Central
Domingo 18 de Septiembre de 2016

Chacho, no subas al ring

Se saluda que Eduardo Coudet dijera públicamente el nombre y apellido del autor de la nota que tanto le molestó y que no metiera a todos en la misma bolsa. Justamente eso fue lo que se le pidió en la columna que se tituló "Es una pena Chacho", que este periodista escribió en la edición de ayer. También se aplaude que exteriorizara cuál era su enojo en el toma y daca que mantuvo con el redactor de Ovación en la conferencia de prensa. En lo que se equivoca el Chacho es en entender lo que él quiere de una publicación firmada y con la foto del que la escribe, que argumenta "parece que lo mejor de Coudet en Central ya se vio". Eso que tanto ruido le hizo no fue más que una visión de la situación futbolística que atraviesa Central, que Coudet puede o no compartir. Tampoco pareció oportuno que anticipara que de ahora en más este medio empezará a "pegarle" deliberadamente porque él decidió no hablar por el momento con La Capital. En ese sentido puede quedarse tranquilo porque las columnas que se escriben nunca tuvieron ni tendrán el objetivo de perseguirlo. Al contrario. Las críticas siempre estuvieron paridas desde la visión subjetiva de quien las escribe. Mucho menos estarán movilizadas por aprietes o por mecanismos de presión para que él conceda una entrevista exclusiva o dé alguna información. La Capital cumplirá en noviembre 149 años y no necesita de Coudet para seguir en complicidad con sus lectores.

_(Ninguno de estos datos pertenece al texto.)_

--- src/common/lcdm_pkg.sv ---
/*
 Constants and state types for the multiplexed LCD drive block.
 Assumes a 40 MHz bus clock and word-only AHB-Lite register access.
*/
package lcdm_pkg;
   // Geometry
   localparam int LCDM_NSEG = 35;
   localparam int LCDM_NCOM = 4;
   localparam int LCDM_NBITS = LCDM_NSEG * LCDM_NCOM;
   localparam int LCDM_NPORT = 4;
   localparam int LCDM_PBITS = LCDM_NBITS / LCDM_NPORT;

   // Register byte offsets
   localparam logic [7:0] LCDM_OFS_CTRL = 8'h00;
   localparam logic [7:0] LCDM_OFS_EXT = 8'h04;
   localparam logic [7:0] LCDM_OFS_PORTION0 = 8'h08;
   localparam logic [7:0] LCDM_OFS_STATUS = 8'h18;

   // Control field positions
   localparam int LCDM_CTRL_OSC_SEL = 0;
   localparam int LCDM_CTRL_RATE_LO = 1;
   localparam int LCDM_CTRL_BLANK = 4;
   localparam int LCDM_CTRL_PSAVE = 5;

   // Status field positions
   localparam int LCDM_ST_LOADED_LO = 0;
   localparam int LCDM_ST_INHIBIT_N = 4;
   localparam int LCDM_ST_PHASE_LO = 5;
   localparam int LCDM_ST_POL = 7;
   localparam int LCDM_ST_ACTIVE = 8;

   // Values after reset
   localparam logic LCDM_RST_OSC_SEL = 1'b0;
   localparam logic [2:0] LCDM_RST_RATE = 3'h0;
   localparam logic LCDM_RST_BLANK = 1'b0;
   localparam logic LCDM_RST_PSAVE = 1'b0;

   // Frame rate codes, bit2 first: {bit2,bit1,bit0}
   localparam logic [2:0] LCDM_RATE_768 = 3'h3;
   localparam logic [2:0] LCDM_RATE_576 = 3'h7;
   localparam logic [2:0] LCDM_RATE_384 = 3'h0;
   localparam logic [2:0] LCDM_RATE_288 = 3'h4;
   localparam logic [2:0] LCDM_RATE_192 = 3'h2;

   // Frame dividers in source clocks
   localparam int LCDM_DIV_768 = 768;
   localparam int LCDM_DIV_576 = 576;
   localparam int LCDM_DIV_384 = 384;
   localparam int LCDM_DIV_288 = 288;
   localparam int LCDM_DIV_192 = 192;

   // Internal RC oscillator emulation
   localparam real LCDM_CLK_MHZ = 40.0;
   localparam real LCDM_RC_KHZ = 38.0;
   localparam int LCDM_RC_DIV = int'(LCDM_CLK_MHZ * 1000.0 / LCDM_RC_KHZ);

   // Drive level codes, one-third bias
   localparam logic [1:0] LCDM_LVL_VSS = 2'h0;
   localparam logic [1:0] LCDM_LVL_V1 = 2'h1;
   localparam logic [1:0] LCDM_LVL_V2 = 2'h2;
   localparam logic [1:0] LCDM_LVL_VDD = 2'h3;

   typedef struct packed {
      logic [10:0] rc_cnt;
      logic osc_q;
      logic [7:0] qcnt;
      logic [1:0] phase;
      logic pol;
      logic active;
   } lcdm_gen_st_t;

   typedef struct packed {
      logic osc_sel;
      logic [2:0] rate;
      logic blank;
      logic psave;
      logic [2:0] ext;
      logic [LCDM_NBITS-1:0] data;
      logic [3:0] loaded;
      logic wr_pend;
      logic rd_pend;
      logic [7:0] addr;
      logic hready;
      logic hresp;
      logic [31:0] hrdata;
      logic [2*LCDM_NCOM-1:0] com;
      logic [2*LCDM_NSEG-1:0] seg;
   } lcdm_top_st_t;
endpackage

Lo único raro de todo esto es que ahora tenga ese pensamiento. Llama la atención esta reacción tan beligerante por una nimiedad como un comentario periodístico, que él calificó con la fuerza de una falta de respeto. En Ovación nunca se cruzó esa línea. De hecho, nunca se escribió sobre cuestiones extrafutbolísticas en las que se sospechaba que él estuvo involucrado. Tampoco se puso ni una sola línea cuando gente de su entorno blanqueó que él sabía que Marcelo Larrondo se iba a River, pero eligió el camino de hacerse el desentendido porque en la operación vaya a saber qué cosas podían asomar a la superficie. Por esto, y por otras cuestiones, suena extraño que ahora diga con tanta liviandad que este diario lo maltrata. En realidad, lo único que se hizo desde el instante en que asumió fue llenarlo de elogios porque el equipo y su conducción se lo merecían. Así como ahora se molestó, en ese momento no hubo felicitaciones porque eran todas loas para su trabajo.

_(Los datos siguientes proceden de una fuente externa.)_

$ cat src/hw/rvg_pkg.sv
/*
 * rvg_pkg: constants for the reset sequencer and exception vector generator.
 * assumes: a 100 MHz mclk; used by rvg_top only.
 */
package rvg_pkg;
    // ****************************************************************
    // vector numbers
    // ****************************************************************
    localparam logic [6:0] VEC_RESET      = 7'h00;
    localparam logic [6:0] VEC_DIRECT     = 7'h06;
    localparam logic [6:0] VEC_NMI        = 7'h07;
    localparam logic [6:0] VEC_TRAP0      = 7'h08;
    localparam logic [6:0] VEC_IRQ0       = 7'h10;
    localparam logic [6:0] VEC_IRQ6       = 7'h16;
    localparam logic [6:0] VEC_IRQ7       = 7'h17;
    localparam logic [6:0] VEC_KEY_LO     = 7'h1e;
    localparam logic [6:0] VEC_KEY_HI     = 7'h1f;
    localparam logic [6:0] VEC_WAKE_LO    = 7'h20;
    localparam logic [6:0] VEC_WAKE_HI    = 7'h21;
    localparam logic [6:0] VEC_IRQ8       = 7'h38;
    localparam int         VEC_ADDR_SHIFT = 2;      // four bytes per entry
    localparam int         VEC_ADDR_W     = 24;
    localparam logic [23:0] VEC_TABLE_END = 24'h0001ff;

    // ****************************************************************
    // reset timing and flag reset values
    // ****************************************************************
    localparam int   RESET_MIN_STATES = 20;        // least pin-low time, in states
    localparam int   INIT_CYCLES      = 4;         // cycles spent initialising
    localparam logic CCR_I_RESET      = 1'b1;      // interrupt mask after reset

    // ****************************************************************
    // source selector of a vector request
    // ****************************************************************
    typedef enum logic [3:0] {
        SRC_DIRECT = 4'h0,
        SRC_NMI    = 4'h1,
        SRC_TRAP   = 4'h2,
        SRC_IRQ    = 4'h3,
        SRC_KEY    = 4'h4,
        SRC_WAKE   = 4'h5,
        SRC_PERIPH = 4'h6
    } rvg_src_e;

    typedef enum logic [1:0] {
        ST_RESET = 2'b00,
        ST_INIT  = 2'b01,
        ST_FETCH = 2'b10,
        ST_RUN   = 2'b11
    } rvg_state_e;
endpackage : rvg_pkg

$ cat src/hw/rvg_sync.sv
/*
 * rvg_sync: two flip-flop level synchroniser with a reset value.
 * assumes: input comes from outside the mclk domain.
 */
`timescale 1ns/1ns
module rvg_sync #(
    parameter logic RST_VAL = 1'b0
) (
    input  wire logic mclk,    // system clock
    input  wire logic nrst,    // sync reset, active low
    input  wire logic d_in,    // asynchronous level
    output logic      q_out    // synchronised level
);
    logic meta_r;
    logic meta_nxt;
    logic q_nxt;

    // ****************************************************************
    // first stage feeds only the second
    // ****************************************************************
    always_comb begin
        meta_nxt = d_in;
        q_nxt    = meta_r;
    end

    always_ff @(posedge mclk) begin
        if (!nrst) begin
            meta_r <= RST_VAL;
            q_out  <= RST_VAL;
        end else begin
            meta_r <= meta_nxt;
            q_out  <= q_nxt;
        end
    end
endmodule : rvg_sync

$ cat src/hw/rvg_top.sv
/*
 * rvg_top: reset sequencer and exception vector address generator.
 * assumes: the CPU core asks for vectors with vec_req and a source code,
 * reads vec_addr when vec_ack pulses; reset pin, watchdog and low supply causes are async.
 */
// Summary of operation
// - low reset pin halts everything and enters reset; reset beats all sources
// - watchdog overflow or low supply voltage also enters reset
// - after release initialise state and set interrupt mask flag to one
// - then fetch vector 0 from the lowest entry and start there
// - block all interrupts, NMI too, until the first instruction ran
// - extended mode: keyboard low group vector 30, high group vector 31
// - both modes: direct 6, NMI 7, traps 8-11, requests 0-7 at 16-23
// - both modes: wakeup groups at 32 and 33, requests 8-15 at 56-63
// - vectors 24-29, 34-55, 64-127 are peripheral; table ends at 0x1ff
// - one select bit picks compatible (0) or extended (1) table
// - compatible mode: keyboard groups share vectors 22 and 23
`timescale 1ns/1ns
module rvg_top #(
    parameter int INIT_LEN = rvg_pkg::INIT_CYCLES  // initialisation cycles
) (
    input  wire logic        mclk,                  // 100 MHz system clock
    input  wire logic        nrst,                  // sync reset, active low
    input  wire logic        external_reset_pin_n,  // async reset pin, low active
    input  wire logic        wdt_overflow,          // watchdog overflow level, async
    input  wire logic        low_voltage,           // low supply detect level, async
    input  wire logic        extended_vector_select,// 0 compatible, 1 extended
    input  wire logic        vec_req,               // core asks for a vector
    input  wire logic [3:0]  vec_src,               // rvg_src_e source class
    input  wire logic [6:0]  vec_idx,               // index within the class
    input  wire logic        first_insn_done,       // first instruction retired
    output logic             cpu_halt,              // core held in reset
    output logic             periph_init,           // peripheral init pulse, INIT_LEN cycles long
    output logic             ccr_i_set,             // force interrupt mask to one
    output logic             vec_ack,               // vector address valid pulse
    output logic [23:0]      vec_addr,              // vector fetch address
    output logic             pc_load,               // load PC from vec_addr entry
    output logic             irq_block              // interrupts not accepted
);
    // ****************************************************************
    // synchronise reset causes
    // ****************************************************************
    logic pin_n_s;
    logic wdt_s;
    logic lvd_s;

    rvg_sync #(.RST_VAL(1'b0)) u_pin (
        .mclk (mclk),
        .nrst (nrst),
        .d_in (external_reset_pin_n),
        .q_out(pin_n_s)
    );
    rvg_sync #(.RST_VAL(1'b0)) u_wdt (
        .mclk (mclk),
        .nrst (nrst),
        .d_in (wdt_overflow),
        .q_out(wdt_s)
    );
    rvg_sync #(.RST_VAL(1'b0)) u_lvd (
        .mclk (mclk),
        .nrst (nrst),
        .d_in (low_voltage),
        .q_out(lvd_s)
    );

    logic reset_cause;
    // any cause enters reset; pin low is 's partner duty
    assign reset_cause = !pin_n_s || wdt_s || lvd_s;

    // ****************************************************************
    // reset sequencer
    // ****************************************************************
    rvg_pkg::rvg_state_e state_r;
    rvg_pkg::rvg_state_e state_nxt;
    logic [7:0]          cnt_r;
    logic [7:0]          cnt_nxt;
    logic                block_r;
    logic                block_nxt;

    // reset cause overrides any state, so nothing else can win
    always_comb begin
        state_nxt = state_r;
        cnt_nxt   = cnt_r;
        block_nxt = block_r;
        if (reset_cause) begin
            state_nxt = rvg_pkg::ST_RESET;
            cnt_nxt   = 8'h00;
            block_nxt = 1'b1;
        end else begin
            case (state_r)
                rvg_pkg::ST_RESET: begin
                    state_nxt = rvg_pkg::ST_INIT;
                    cnt_nxt   = 8'h00;
                end
                rvg_pkg::ST_INIT: begin
                    cnt_nxt = cnt_r + 8'h01;
                    if (cnt_r == 8'(INIT_LEN - 1)) begin
                        state_nxt = rvg_pkg::ST_FETCH;
                    end
                end
                rvg_pkg::ST_FETCH: begin
                    state_nxt = rvg_pkg::ST_RUN;
                end
                rvg_pkg::ST_RUN: begin
                    // block lifts only once the first instruction retired
                    if (first_insn_done) begin
                        block_nxt = 1'b0;
                    end
                end
                default: state_nxt = rvg_pkg::ST_RESET;
            endcase
        end
    end

    always_ff @(posedge mclk) begin
        if (!nrst) begin
            state_r <= rvg_pkg::ST_RESET;
            cnt_r   <= 8'h00;
            block_r <= 1'b1;
        end else begin
            state_r <= state_nxt;
            cnt_r   <= cnt_nxt;
            block_r <= block_nxt;
        end
    end

    // ****************************************************************
    // vector number mapping
    // ****************************************************************
    logic [6:0] vnum;

    // table map per mode; peripheral index passes straight through
    always_comb begin
        vnum = rvg_pkg::VEC_RESET;
        case (vec_src)
            rvg_pkg::SRC_DIRECT: vnum = rvg_pkg::VEC_DIRECT;
            rvg_pkg::SRC_NMI:    vnum = rvg_pkg::VEC_NMI;
            rvg_pkg::SRC_TRAP:   vnum = rvg_pkg::VEC_TRAP0 + {5'h00, vec_idx[1:0]};
            rvg_pkg::SRC_IRQ: begin
                if (vec_idx[3]) begin
                    vnum = rvg_pkg::VEC_IRQ8 + {4'h0, vec_idx[2:0]};
                end else begin
                    vnum = rvg_pkg::VEC_IRQ0 + {4'h0, vec_idx[2:0]};
                end
            end
            rvg_pkg::SRC_KEY: begin
                // mode bit picks own or shared keyboard vectors
                if (extended_vector_select) begin
                    vnum = vec_idx[0] ? rvg_pkg::VEC_KEY_HI : rvg_pkg::VEC_KEY_LO;
                end else begin
                    vnum = vec_idx[0] ? rvg_pkg::VEC_IRQ7 : rvg_pkg::VEC_IRQ6;
                end
            end
            rvg_pkg::SRC_WAKE:
                vnum = vec_idx[0] ? rvg_pkg::VEC_WAKE_HI : rvg_pkg::VEC_WAKE_LO;
            rvg_pkg::SRC_PERIPH: vnum = vec_idx;
            default:             vnum = rvg_pkg::VEC_RESET;
        endcase
    end

    // ****************************************************************
    // output registers
    // ****************************************************************
    logic        ack_nxt;
    logic [23:0] addr_nxt;
    logic        pcl_nxt;

    // reset fetch takes the slot; requests other than traps are refused while blocked
    always_comb begin
        ack_nxt  = 1'b0;
        pcl_nxt  = 1'b0;
        addr_nxt = vec_addr;
        if (state_r == rvg_pkg::ST_FETCH && !reset_cause) begin
            ack_nxt  = 1'b1;
            pcl_nxt  = 1'b1;
            addr_nxt = {17'h00000, rvg_pkg::VEC_RESET} << rvg_pkg::VEC_ADDR_SHIFT;
        end else if (state_r == rvg_pkg::ST_RUN && !reset_cause && vec_req &&
                     !(block_r && vec_src != 4'(rvg_pkg::SRC_TRAP))) begin
            ack_nxt  = 1'b1;
            pcl_nxt  = 1'b1;
            addr_nxt = {17'h00000, vnum} << rvg_pkg::VEC_ADDR_SHIFT;
        end
    end

    always_ff @(posedge mclk) begin
        if (!nrst) begin
            vec_ack  <= 1'b0;
            pc_load  <= 1'b0;
            vec_addr <= 24'h000000;
        end else begin
            vec_ack  <= ack_nxt;
            pc_load  <= pcl_nxt;
            vec_addr <= addr_nxt;
        end
    end

    assign cpu_halt    = (state_r == rvg_pkg::ST_RESET);
    assign periph_init = (state_r == rvg_pkg::ST_INIT);
    assign ccr_i_set   = (state_r == rvg_pkg::ST_INIT) & rvg_pkg::CCR_I_RESET;
    assign irq_block   = block_r;

    // ****************************************************************
    // assertions
    // ****************************************************************
    localparam int INIT_MAX = 40;

    reset_wins_a: assert property (@(posedge mclk) disable iff (!nrst)
        reset_cause |=> state_r == rvg_pkg::ST_RESET)
        else $error("reset cause did not enter reset");
    halt_in_reset_a: assert property (@(posedge mclk) disable iff (!nrst)
        reset_cause ##1 reset_cause |=> cpu_halt)
        else $error("core not halted during reset");
    init_after_rel_a: assert property (@(posedge mclk) disable iff (!nrst)
        $fell(cpu_halt) |-> periph_init && ccr_i_set)
        else $error("no initialisation after reset release");
    reset_fetch_a: assert property (@(posedge mclk) disable iff (!nrst)
        (state_r == rvg_pkg::ST_FETCH && !reset_cause) |=>
        vec_ack && pc_load && vec_addr == 24'h000000)
        else $error("reset vector fetch wrong");
    // a fresh reset cause inside the window restarts the sequence instead
    fetch_bound_a: assert property (@(posedge mclk) disable iff (!nrst)
        $fell(cpu_halt) |-> ##[1:INIT_MAX] (state_r == rvg_pkg::ST_FETCH || reset_cause))
        else $error("reset fetch late");
    block_hold_a: assert property (@(posedge mclk) disable iff (!nrst)
        (irq_block && !first_insn_done && vec_req && vec_src == 4'h1) |=> !vec_ack)
        else $error("interrupt accepted while blocked");
    key_ext_a: assert property (@(posedge mclk) disable iff (!nrst)
        (state_r == rvg_pkg::ST_RUN && !irq_block && !reset_cause && vec_req &&
         vec_src == 4'h4 && extended_vector_select && !vec_idx[0]) |=>
        vec_addr == 24'h000078)
        else $error("extended keyboard vector wrong");
    key_cmp_a: assert property (@(posedge mclk) disable iff (!nrst)
        (state_r == rvg_pkg::ST_RUN && !irq_block && !reset_cause && vec_req &&
         vec_src == 4'h4 && !extended_vector_select && vec_idx[0]) |=>
        vec_addr == 24'h00005c)
        else $error("compatible keyboard vector wrong");
    nmi_vec_a: assert property (@(posedge mclk) disable iff (!nrst)
        (state_r == rvg_pkg::ST_RUN && !irq_block && !reset_cause && vec_req &&
         vec_src == 4'h1) |=> vec_ack && vec_addr == 24'h00001c)
        else $error("nmi vector wrong");
    irq_hi_a: assert property (@(posedge mclk) disable iff (!nrst)
        (state_r == rvg_pkg::ST_RUN && !irq_block && !reset_cause && vec_req &&
         vec_src == 4'h3 && vec_idx[3:0] == 4'hf) |=> vec_addr == 24'h0000fc)
        else $error("irq15 vector wrong");
    table_end_a: assert property (@(posedge mclk) disable iff (!nrst)
        vec_ack |-> vec_addr + 24'h3 <= rvg_pkg::VEC_TABLE_END)
        else $error("vector outside table");
    addr_x4_a: assert property (@(posedge mclk) disable iff (!nrst)
        vec_ack |-> vec_addr[1:0] == 2'b00)
        else $error("vector address not word aligned");

    reset_seq_c: cover property (@(posedge mclk) disable iff (!nrst)
        $fell(cpu_halt) ##[1:INIT_MAX] pc_load);
    unblock_c: cover property (@(posedge mclk) disable iff (!nrst) $fell(irq_block));
    key_ext_c: cover property (@(posedge mclk) disable iff (!nrst)
        vec_ack && vec_addr == 24'h00007c);
    wdt_c: cover property (@(posedge mclk) disable iff (!nrst) $rose(wdt_s));
endmodule : rvg_top

$ cat config.mk
export PLATFORM = sky130hd
export DESIGN_NAME = rvg_top
export DESIGN_NICKNAME = d
export VERILOG_FILES = /design/src/hw/rvg_pkg.sv /design/src/hw/rvg_sync.sv /design/src/hw/rvg_top.sv
export SDC_FILE = /design/constraint.sdc
export NUM_CORES = 1
export LEC_CHECK = 0
export ABC_AREA = 1
export BUFFER_PORTS_ARGS = -buffer_cell sky130_fd_sc_hd__buf_4
export CAP_MARGIN = 20
export CORE_UTILIZATION = 50
export DETAILED_ROUTE_END_ITERATION = 10
export MAX_ROUTING_LAYER = met4
export PLACE_DENSITY = 0.8
export SYNTH_ARGS = -nofsm -noshare
export SYNTH_HDL_FRONTEND = slang
export SYNTH_HIERARCHICAL = 1
export SYNTH_SLANG_ARGS = --single-unit
$ cat constraint.sdc
create_clock -name mclk -period 3.6 [get_ports mclk]
set_input_delay 0 -clock mclk [delete_from_list [all_inputs] [get_ports mclk]]
set_output_delay 0 -clock mclk [all_outputs]
set_load 0.005 [all_outputs]
==> metrics.yaml, run 1 <==
routing:
  firstDrtPassIters: 4
  route.detailed.drc: 0
  ant_nets: 0
  drt-initial-drc-count: 37
  drt_wl_total_um: 2620
  vias: 1275
  post_drt_wl_per_cell_um: 9.55
  viasPerCell: 4.65
placed_design:
  io_buffers: 31
  place_hpwl_um: 2010
  post-place-ws_ns: 2.03
  routabilityCongestion: 0.882
power_and_ir_drop:
  combPwrFrac: 0.127
  leakage_nw: 0.853
  seq_power_share: 0.612
  power_density_mw_per_mm2: 268
  switching_share: 0.236
  ir_drop_uv: 246
  switchingPower_mw: 0.109
  p_int_mw: 0.352
  p_clk_frac: 0.261
setup_path:
  cp.required_ns: 3.82
  worstPathArrival_ns: 1.81
  critical_path.max_fanout: 11
  crit_path_end_kind: "register"
  worst-setup-path-type: "register to register"
  start_kind: "register"
clock_tree:
  clk_latency_ns: 0.31
  clkSinkCount: 25
  cts-resized-gates: 0
  clock_path_buffers: 2
  clkTransAtPathRegs_ns: 0.13
  cts_tree: "done"
  cts_buffers: 3
  cts_root_buf: "clkbuf_4"
  cts_max_level: 1
final_layout:
  finalNetCount: 270
  mostFrequentLayoutCells: "nand2_1 (61), buf_4 (31), dfxtp_1 (25)"
  ff_latch_area_um2: 500
  multiInputGateArea_um2: 717
  drive_above_1_share: 0.201
  syn_to_final_growth_pct: 21.1
  diodes: 0
  layout_commonest_cell: "nand2_1"
  fillers: 241
timing:
  fin_skew_ns: 0.00671
  fin_crit_sh: 0.442
  setup_viol: 0
  slew_violations: 0
  hold_viol_final: 0
  fin_crit_ns: 1.59
  setup_slack_ns: 2.01
  rsz0062_at_grt: "no"
  max_freq_mhz: 628
  tns_ns: 0
global_route:
  antenna_found_initial: 0
  grt_start_max_net_pins: 14
  grt_overflow: 0
  grt_pass1_wl_um: 4370
  track_usage: 0.177
  grt_pass1_vias: 1054
synth:
  synth_xor_area_frac: 0
  synthAdderAreaFrac: 0.0531
  ys_warn_count: 6
  seq_area_frac_synth: 0.354
  synthSimpleGateAreaFrac: 0.322
  netlist_area_mm2: 0.00142
  ys_seq_elements: 25
  synth-compound-area-share: 0.0866
  syn_area_per_cell_um2: 6.94
  synthMuxAreaShare: 0
  ys_types: 24
  synth_top_family_by_area: "simple AND/OR/NAND/NOR gates"
  synthesis.instances: 204
floorplan:
  die_area_mm2: 0.00305
  initial_core_util: 0.551
  io_pins: 49
  core_area_mm2: 0.00257
  rows: 18
  die_width_um: 55.2
  die_h_um: 55.2
min_path:
  hold_class: "primary input to register"
outcome:
  status: "complete, no violations"
job:
  maxCapViolations: 0
==> flip-flops by register name, summed over array words and instances, names as in the netlist <==
register      count
vec_addr          7
irq_block         1
pc_load           1
cnt_r             8
u_lvd/meta_r      1
state_r           2
u_lvd/q_out       1
u_wdt/q_out       1
u_pin/q_out       1
u_pin/meta_r      1
u_wdt/meta_r      1
==> kinds of logic (layout without fill, tap and decap cells) <==
group                    Yosys count  in the layout
buffers and inverters             48             72
other                              1             17
AND/OR/NAND/NOR                  101            101
adder cells (fa/ha/maj)            6              6
AO/OA/AOI/OAI                     23             23
flip-flops                        25             25
==> per-layer routing <==
metal | routed length (µm) | vias up | global-route usage
met3 | 113 | 4 | 0.0304
met2 | 1280 | 34 | 0.303
met4 | 17 | 0 | 0.0321
met5 | 0 | - | -
met1 | 1200 | 554 | 0.220
li1 | - | 683 | -
==> cell type report <==
type | instances | area share
multi-input cells | 147 | 0.418
flip-flops and latches | 25 | 0.292
repair buffers | 40 | 0.188
inverters | 28 | 0.0642
well taps | 30 | 0.0219
clock buffers | 4 | 0.0153
==> worst max-delay path, stage by stage, from the launching register on <==
cell	delay (ns)
dfxtp_1	0.37
inv_1	0.11
ha_1	0.37
nand2_1	0.12
nor3_1	0.22
nand2_1	0.10
o21ai_0	0.16
a21oi_1	0.05
==> synthesized netlist by cell type, drive strengths merged <==
cell / instances / share of area
dfxtp: 25 / 0.35
buf: 20 / 0.10
nor3: 3 / 0.014
nor2: 18 / 0.064
nand4: 2 / 0.0088
nand2: 64 / 0.18
a211oi: 1 / 0.0053
a21oi: 15 / 0.053
nand3: 14 / 0.057
a22oi: 1 / 0.0053
o211ai: 1 / 0.0053
o21ai: 5 / 0.018
clkinv: 1 / 0.0062
ha: 6 / 0.053
conb: 1 / 0.0026
inv: 27 / 0.072
==> final timing paths <==
path / depth (start not counted) / endpoint / from / slack [ns]
min reg2reg: 2 / u_wdt/q_out / u_wdt/meta_r / 0.42
min: 5 / vec_addr[4] / vec_idx[2] / 0.03
max reg2reg: 7 / cnt_r[6] / state_r[1] / 2.01
max: 7 / cnt_r[6] / state_r[1] / 2.01
==> power groups by stage <==
stage	registers, mW	clock network, mW	logic, mW
2_1_floorplan	0.287	0	0.0400
3_3_place_gp	0.287	0	0.0498
3_5_place_dp	0.288	0	0.0500
4_1_cts	0.282	0.127	0.0578
5_1_grt	0.282	0.140	0.0656
6_report	0.282	0.120	0.0583
==> per-stage QoR <==
| step | std cells | hold WS, ns | power (mW) | utilization | cell area [µm²] |
|---|---|---|---|---|---|
| after CTS | 274 | 0.0300 | 0.466 | 0.668 | 1710 |
| final | 274 | 0.0335 | 0.460 | 0.668 | 1710 |
| after global routing | 274 | 0.0360 | 0.487 | 0.668 | 1710 |
| after detailed placement | 261 | 0.186 | 0.338 | 0.622 | 1600 |
| after global placement | 261 | 0.181 | 0.337 | 0.622 | 1600 |
| after floorplan | 220 | 0.0935 | 0.327 | - | 1480 |
==> repair_timing <==
action                    4_1_cts  5_1_grt
buffers inserted                0        0
hold buffers                    9        0
hold endpoints to repair        8        0
Note: power is estimated with default switching activity, not from simulation.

Chacho, tranquilo. Volvé sobre tu eje porque el hincha te necesita enfocado en lograr el título que se te negó en los torneos que dirigiste. No vale la pena subirse a un ring solo ni tirar trompadas al aire. Lo importante es que la gente crea en tu proyecto y no en lo que dicen las columnas de opinión de periodistas que escriben cosas con las que no coincidís.